---------- DATA EXTRACTS

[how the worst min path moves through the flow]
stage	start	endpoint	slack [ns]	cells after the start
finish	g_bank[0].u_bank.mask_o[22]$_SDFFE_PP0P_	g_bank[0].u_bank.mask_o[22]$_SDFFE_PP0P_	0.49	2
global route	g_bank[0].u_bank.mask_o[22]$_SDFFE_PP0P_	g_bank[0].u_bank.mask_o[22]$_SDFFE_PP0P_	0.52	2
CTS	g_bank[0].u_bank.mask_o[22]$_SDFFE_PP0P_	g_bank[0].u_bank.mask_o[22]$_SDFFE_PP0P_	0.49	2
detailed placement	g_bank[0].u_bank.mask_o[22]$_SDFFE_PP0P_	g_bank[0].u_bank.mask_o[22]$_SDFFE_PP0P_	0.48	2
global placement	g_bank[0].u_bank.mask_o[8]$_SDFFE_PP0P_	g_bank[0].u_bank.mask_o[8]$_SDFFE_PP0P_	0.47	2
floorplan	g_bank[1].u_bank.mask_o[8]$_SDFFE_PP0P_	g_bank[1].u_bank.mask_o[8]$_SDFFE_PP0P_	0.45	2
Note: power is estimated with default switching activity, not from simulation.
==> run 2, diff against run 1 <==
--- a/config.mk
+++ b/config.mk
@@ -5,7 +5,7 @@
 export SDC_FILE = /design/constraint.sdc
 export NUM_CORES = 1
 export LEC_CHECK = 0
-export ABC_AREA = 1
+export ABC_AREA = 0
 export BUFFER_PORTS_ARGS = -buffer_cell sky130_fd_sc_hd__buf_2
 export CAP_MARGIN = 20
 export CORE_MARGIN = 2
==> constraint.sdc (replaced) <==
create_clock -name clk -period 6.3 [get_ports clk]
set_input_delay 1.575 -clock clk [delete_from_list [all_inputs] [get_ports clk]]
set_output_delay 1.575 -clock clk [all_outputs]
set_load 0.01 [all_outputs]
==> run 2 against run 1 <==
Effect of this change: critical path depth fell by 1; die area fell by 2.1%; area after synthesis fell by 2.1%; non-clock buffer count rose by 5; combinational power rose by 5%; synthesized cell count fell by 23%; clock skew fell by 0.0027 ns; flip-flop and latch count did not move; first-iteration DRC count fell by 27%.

--------------------

## TASK INSTRUCTIONS
Count the lines in the records above that contain the word "constraint", and report only that number.

## OUTPUT OF THE TASK
2